Author: Filip Michalsky
Preambule: Hi! This was a lot of fun. Thanks for giving me this task. My repo is here.
In this task, I have implemented a Transformer-based architecture utilizing the PPO training approach. I utilized Google Collab and used L4 GPU with 23GB of RAM. I have compared my results with a vanilla Transformer approach, Blockhouse-provided mean reversion bot (blotter) and a PPO model from stable baselines, as well as a simple momentum strategy. My model beat the PPO model benchmark provided by Blockhouse and the blotter mean reversion simple trading strategy, but underperformed a simple momentum strategy (implemented by me).
I have evaluated all of the algorithms on the held out test set (last 30% of the time sequence for the day).

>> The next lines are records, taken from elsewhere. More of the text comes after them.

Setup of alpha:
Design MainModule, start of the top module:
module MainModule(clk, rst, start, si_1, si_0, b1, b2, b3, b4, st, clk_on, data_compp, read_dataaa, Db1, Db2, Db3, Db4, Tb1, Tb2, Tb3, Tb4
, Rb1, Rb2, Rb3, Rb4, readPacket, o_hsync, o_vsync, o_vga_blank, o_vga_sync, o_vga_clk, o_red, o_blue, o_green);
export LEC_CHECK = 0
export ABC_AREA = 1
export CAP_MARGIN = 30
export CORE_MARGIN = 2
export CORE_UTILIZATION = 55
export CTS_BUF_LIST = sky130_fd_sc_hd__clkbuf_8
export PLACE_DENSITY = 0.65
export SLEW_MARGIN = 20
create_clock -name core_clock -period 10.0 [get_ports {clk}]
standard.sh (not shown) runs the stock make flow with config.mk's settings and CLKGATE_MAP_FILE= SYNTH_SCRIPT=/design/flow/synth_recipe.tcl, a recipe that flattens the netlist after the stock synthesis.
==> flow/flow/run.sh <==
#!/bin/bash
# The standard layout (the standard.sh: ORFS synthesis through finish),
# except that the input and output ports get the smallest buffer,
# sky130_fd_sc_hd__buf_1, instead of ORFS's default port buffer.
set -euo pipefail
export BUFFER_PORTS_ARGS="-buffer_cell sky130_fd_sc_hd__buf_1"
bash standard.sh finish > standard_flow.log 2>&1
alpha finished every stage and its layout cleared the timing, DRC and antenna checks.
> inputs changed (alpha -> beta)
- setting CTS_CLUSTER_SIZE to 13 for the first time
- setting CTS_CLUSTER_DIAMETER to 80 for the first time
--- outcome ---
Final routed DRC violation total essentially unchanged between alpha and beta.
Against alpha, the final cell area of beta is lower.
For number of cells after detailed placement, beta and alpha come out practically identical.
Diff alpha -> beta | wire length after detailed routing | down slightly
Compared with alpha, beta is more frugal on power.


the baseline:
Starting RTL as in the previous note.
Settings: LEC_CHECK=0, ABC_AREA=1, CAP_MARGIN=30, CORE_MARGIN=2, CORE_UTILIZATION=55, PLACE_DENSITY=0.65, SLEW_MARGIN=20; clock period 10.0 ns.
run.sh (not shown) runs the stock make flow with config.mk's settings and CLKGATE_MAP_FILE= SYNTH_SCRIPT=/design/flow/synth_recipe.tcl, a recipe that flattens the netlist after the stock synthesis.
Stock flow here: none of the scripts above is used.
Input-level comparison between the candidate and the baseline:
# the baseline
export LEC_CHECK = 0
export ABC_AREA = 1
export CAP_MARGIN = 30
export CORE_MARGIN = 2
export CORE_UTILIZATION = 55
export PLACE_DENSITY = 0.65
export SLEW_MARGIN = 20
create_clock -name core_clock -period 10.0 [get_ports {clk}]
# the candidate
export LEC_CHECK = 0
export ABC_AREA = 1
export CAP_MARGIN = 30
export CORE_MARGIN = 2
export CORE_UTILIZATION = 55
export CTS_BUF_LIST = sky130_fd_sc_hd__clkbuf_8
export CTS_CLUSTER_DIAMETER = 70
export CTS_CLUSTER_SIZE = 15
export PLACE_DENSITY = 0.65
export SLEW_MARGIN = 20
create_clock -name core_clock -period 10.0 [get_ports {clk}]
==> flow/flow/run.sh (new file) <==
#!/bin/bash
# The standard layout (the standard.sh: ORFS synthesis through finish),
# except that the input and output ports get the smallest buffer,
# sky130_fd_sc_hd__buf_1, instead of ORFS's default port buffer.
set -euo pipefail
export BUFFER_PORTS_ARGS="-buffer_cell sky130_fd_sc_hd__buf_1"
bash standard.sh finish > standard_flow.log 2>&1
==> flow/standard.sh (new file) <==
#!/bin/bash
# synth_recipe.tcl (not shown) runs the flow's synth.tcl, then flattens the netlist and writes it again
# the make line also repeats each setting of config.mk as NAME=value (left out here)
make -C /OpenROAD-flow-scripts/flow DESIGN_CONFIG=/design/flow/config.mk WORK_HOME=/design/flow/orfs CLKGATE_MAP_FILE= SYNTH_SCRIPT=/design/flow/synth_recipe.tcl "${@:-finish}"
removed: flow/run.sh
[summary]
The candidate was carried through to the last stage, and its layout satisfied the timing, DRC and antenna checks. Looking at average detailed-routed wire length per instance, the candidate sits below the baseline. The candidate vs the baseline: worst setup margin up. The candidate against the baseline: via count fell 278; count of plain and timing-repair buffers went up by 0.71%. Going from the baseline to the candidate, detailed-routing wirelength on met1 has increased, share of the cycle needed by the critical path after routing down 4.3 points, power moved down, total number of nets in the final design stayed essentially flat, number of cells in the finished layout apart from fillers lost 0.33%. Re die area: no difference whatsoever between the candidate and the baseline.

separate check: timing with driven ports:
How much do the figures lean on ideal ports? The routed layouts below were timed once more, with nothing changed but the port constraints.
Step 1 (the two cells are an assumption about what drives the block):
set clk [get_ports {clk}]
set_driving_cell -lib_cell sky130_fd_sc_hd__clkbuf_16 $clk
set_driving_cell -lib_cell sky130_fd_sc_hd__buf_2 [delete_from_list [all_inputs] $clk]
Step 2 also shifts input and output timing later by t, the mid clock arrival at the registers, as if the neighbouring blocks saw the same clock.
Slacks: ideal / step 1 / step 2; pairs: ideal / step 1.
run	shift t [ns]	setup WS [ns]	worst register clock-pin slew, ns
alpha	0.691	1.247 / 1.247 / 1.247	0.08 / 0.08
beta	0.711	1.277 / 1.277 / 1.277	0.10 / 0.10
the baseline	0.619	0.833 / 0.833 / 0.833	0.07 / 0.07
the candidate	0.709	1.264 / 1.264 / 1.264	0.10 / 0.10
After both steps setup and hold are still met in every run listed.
Source: an optimization exercise on an open RTL-to-GDS flow (aim: small area, a short achievable clock period and few clock cycles per item). Production flows keep margins and buffers that such runs may drop. RTL that was checked went through simulation tests only; none was proved equivalent to the original. Only the layout flow was run in run 8; the RTL was not checked for function there. Power figures rest on the tool's default switching activity, not on a simulated workload.

==> flow/config.mk <==
export PLATFORM = sky130hd
export DESIGN_NAME = seq_multiplier
export DESIGN_NICKNAME = seq_multiplier
export VERILOG_FILES = /design/flow/design.v
export SDC_FILE = /design/flow/constraint.sdc
export NUM_CORES = 4
export LEC_CHECK = 0
export CAP_MARGIN = 20
export CORE_MARGIN = 2
export CORE_UTILIZATION = 40
export SETUP_SLACK_MARGIN = 0.4
export SLEW_MARGIN = 20
Source: an optimization exercise on an open RTL-to-GDS flow (aim: small area). Production flows keep margins and buffers that such runs may drop. Where RTL was checked, it was by simulation tests only, not by an equivalence proof against the original. For runs 2 and 3, only the layout was checked, not whether the RTL still works. The clock port is modelled as an ideal driver; clocking choices that lean on that would not hold on a real chip. No activity file was given, so power comes from the tool's default toggle rates.

$ cat flow/config.mk
export PLATFORM = sky130hd
export DESIGN_NAME = main
export DESIGN_NICKNAME = main
export VERILOG_FILES = /design/flow/design.v
export SDC_FILE = /design/flow/constraint.sdc
export NUM_CORES = 4
export LEC_CHECK = 0
export CAP_MARGIN = 20
export CORE_MARGIN = 2
export CORE_UTILIZATION = 40
export SLEW_MARGIN = 20
$ cat flow/constraint.sdc
create_clock -name core_clock -period 10.0 [get_ports {clk}]
set_input_delay 2.0000 -clock core_clock [delete_from_list [all_inputs] [get_ports {clk}]]
set_output_delay 2.0000 -clock core_clock [all_outputs]
set_load 0.01 [all_outputs]
$ cat flow/design.v
`timescale 1ns / 1ps
module DigitToSeg(clk, Digit, Segments );
input clk;
input [3:0] Digit;
output [6:0] Segments;
reg [6:0] Segments;
always @(posedge clk) begin
	if (Digit == 0) begin
	Segments <= 7'b1000000;
	end if (Digit == 1) begin
	Segments <= 7'b1111001;
	end if (Digit == 2) begin
	Segments <= 7'b0100100;
	end if (Digit == 3) begin
	Segments <= 7'b0110000;
	end if (Digit == 4) begin
	Segments <= 7'b0011001;
	end if (Digit == 5) begin
	Segments <= 7'b0010010;
	end if (Digit == 6) begin
	Segments <= 7'b0000010;
	end if (Digit == 7) begin
	Segments <= 7'b1111000;
	end if (Digit == 8) begin
	Segments <= 7'b0000000;
	end if (Digit == 9) begin
	Segments <= 7'b0011000;
	end
end
endmodule
`timescale 1ns / 1ps
module SevenSegment2digit(clk, number, ten, one );
input [6:0] number;
input clk;
output [6:0] ten;
output [6:0] one;
wire [6:0] ten;
wire [6:0] one;
reg [3:0] tens;
reg [3:0] ones;
reg [3:0] t;
reg [3:0] o;
DigitToSeg left(clk, tens, ten);
DigitToSeg right(clk, ones, one);
	always @(posedge clk) begin
	t = tens;
	if (number < 10) begin
	t = 0;
	end if ((number > 9) && (number < 20)) begin
	t = 1;
	end if ((number > 19) && (number < 30)) begin
	t = 2;
	end if ((number > 29) && (number < 40)) begin
	t = 3;
	end if ((number > 39) && (number < 50)) begin
	t = 4;
	end if ((number > 49) && (number < 60)) begin
	t = 5;
	end if ((number > 59) && (number < 70)) begin
	t = 6;
	end if ((number > 69) && (number < 80)) begin
	t = 7;
	end if ((number > 79) && (number < 90)) begin
	t = 8;
	end if ((number > 89) && (number < 100)) begin
	t = 9;
	end
	o = (number - (t * 10));
	tens <= t;
	ones <= o;
	end
endmodule
`timescale 1ns / 1ps
module Countdown(clk, reset, stop, from, current, win, lose );
parameter CLOCK = 50000000;
input clk;
input reset;
input stop;
input [6:0] from;
output [6:0] current;
output win;
output lose;
reg [25:0] counter;
reg [6:0] current;
reg [6:0] cur;
reg win;
reg lose;
reg pause;
wire clk;
always @ (posedge clk) begin
cur = current;
if (reset) begin
cur = from;
counter = 0;
pause <= 0;
lose <= 0;
win <= 0;
end
if ((stop) && (pause == 0)) begin
pause <= 1;
	if (cur == 0) begin
	win <= 1;
	lose <= 0;
	end
	if (cur != 0) begin
	lose <= 1;
	win <= 0;
	end
end
	if ((counter < CLOCK) && (pause == 0)) begin
	counter = counter + 1;
	end
	if ((counter >= CLOCK) && (pause == 0)) begin
		if (cur == 0) begin
		lose <= 1;
		pause <= 1;
		end
		if (cur > 0) begin
		cur = cur - 1;
		end
	counter = 0;
	end
current <= cur;
end 
endmodule
Background: an optimization exercise with open tools, aiming at small area. Do not read the settings as production practice. Function was checked by simulation only, so behaviour that the tests miss may differ from the original. The clock port is modelled as an ideal driver, which makes a skipped or thinned clock tree look cheaper than it is; a real chip needs a root buffer or a tree. No activity file was given, so power comes from the tool's default toggle rates.

==> flow/design.v <==
module example(input wire clk,output reg a,output tog,input fl,input start,input reset ,input B0,input B9,input B1,input B2,input B3,input B4,input B5,input B6,input B7,input B8,output leda,output ledb,output ledc,output ledd,output lede,output ledf,output ledg);
assign tog=1'b0;
assign leda=1'b0;
assign ledb=1'b0;
assign ledc=1'b0;
assign ledd=1'b0;
assign lede=1'b0;
assign ledf=1'b0;
assign ledg=1'b0;
reg [7:0] delay1;                              
reg [2:0] count;                               
reg [5:0] tmp_hour, tmp_minute, tmp_second;    
reg [5:0] f_hour, f_minute, f_second;          
wire entry = fl & ~start;
wire cnt   = start & ~fl;
wire run   = fl ^ start;
wire hi0    = ~(delay1[7] | delay1[6]);
wire tick_e = entry & hi0 & (delay1[5:0] == 6'd26);
wire tick_c = cnt   & hi0 & (delay1[5:0] == 6'd39);
wire       clr_d = reset | tick_e | tick_c;
wire [7:0] d_inc = delay1 + {7'd0, run};
always @(posedge clk) delay1 <= clr_d ? 8'd0 : d_inc;
wire p01 = B0 | B1, p23 = B2 | B3, p45 = B4 | B5, p67 = B6 | B7, p89 = B8 | B9;
wire x01 = B0 ^ B1, x23 = B2 ^ B3, x45 = B4 ^ B5, x67 = B6 ^ B7, x89 = B8 ^ B9;
wire m01 = B0 & B1, m23 = B2 & B3, m45 = B4 & B5, m67 = B6 & B7, m89 = B8 & B9;
wire dbl = m01 | m23 | m45 | m67 | m89;
wire lo_any = p01 | p23, lo_two = p01 & p23;
wire mid_any = p45 | p67, mid_two = p45 & p67;
wire cnt4_any = lo_any | mid_any, cnt4_two = lo_two | mid_two | (lo_any & mid_any);
wire one = ~dbl & ~cnt4_two & (cnt4_any ^ p89);
wire [3:0] d;
assign d[0] = B1 | B3 | B5 | B7 | B9;
assign d[1] = p23 | p67;
assign d[2] = p45 | p67;
assign d[3] = p89;
wire accept = tick_e & one & ~(count[2] & count[1]);
always @(posedge clk)
  if (reset) count <= 3'd0;
  else if (accept) count <= count + 3'd1;
wire [3:0] cur = ({4{~count[2] & ~count[1]}} & tmp_hour[3:0]) | ({4{~count[2]}} & tmp_minute[3:0]) | tmp_second[3:0];
wire [5:0] nv  = {cur[2:0],3'b000} + {1'b0,cur,1'b0} + {2'b00,d};
wire [5:0] nvz = nv & {6{~reset}};
wire ld_h = reset | (accept & ~count[2] & ~count[1]);
wire ld_m = reset | (accept & count[1]);
wire ld_s = reset | (accept & count[2]);
always @(posedge clk) begin
  if (ld_h) tmp_hour   <= nvz;
  if (ld_m) tmp_minute <= nvz;
  if (ld_s) tmp_second <= nvz;
end
wire match  = (f_second == tmp_second) & (f_minute == tmp_minute) & (f_hour == tmp_hour);
wire s_wrap = (f_second == 6'd58);
wire m_wrap = (f_minute == 6'd58);
always @(posedge clk)
  a <= ~reset & (a ^ (accept | (tick_c & match)));
wire clr_f = reset | entry;
wire [5:0] s_inc = f_second + {5'd0, tick_c};
wire       cs    = tick_c & s_wrap;
wire [5:0] m_inc = f_minute + {5'd0, cs};
wire       cm    = cs & m_wrap;
wire [5:0] h_inc = f_hour + {5'd0, cm};
always @(posedge clk) begin
  f_second <= (clr_f | cs) ? 6'd0 : s_inc;
  f_minute <= (clr_f | cm) ? 6'd0 : m_inc;
  f_hour   <= clr_f ? 6'd0 : h_inc;
end
endmodule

- Vanilla Transfomer: Did not learn to trade
- Transformer + PPO - my implementation:
- Cumulative reward: -3174
- Portfolio Value at Market Close: $10,006,779.095
- PPO Agent from Stable Baselines:
- Cumulative reward: -2651
- Portfolio Value at Market Close: $10,000,321.125
- Simple Mean Reversion (blotter):
- Cumulative reward: -3392
- Portfolio Value at Market Close: $9,941,926.795
- Simple Momentum - my implementation:
- Portfolio Value at Market Close: $10,049,549.64
I only had ~3 days to implement this while also working full-time. Example directions I would iterate on:
- Feature Engineering: Include additional data from the trading history and create lagging indicator features.
- Do more hyperparameter and architecture search.
- Increase the dataset size.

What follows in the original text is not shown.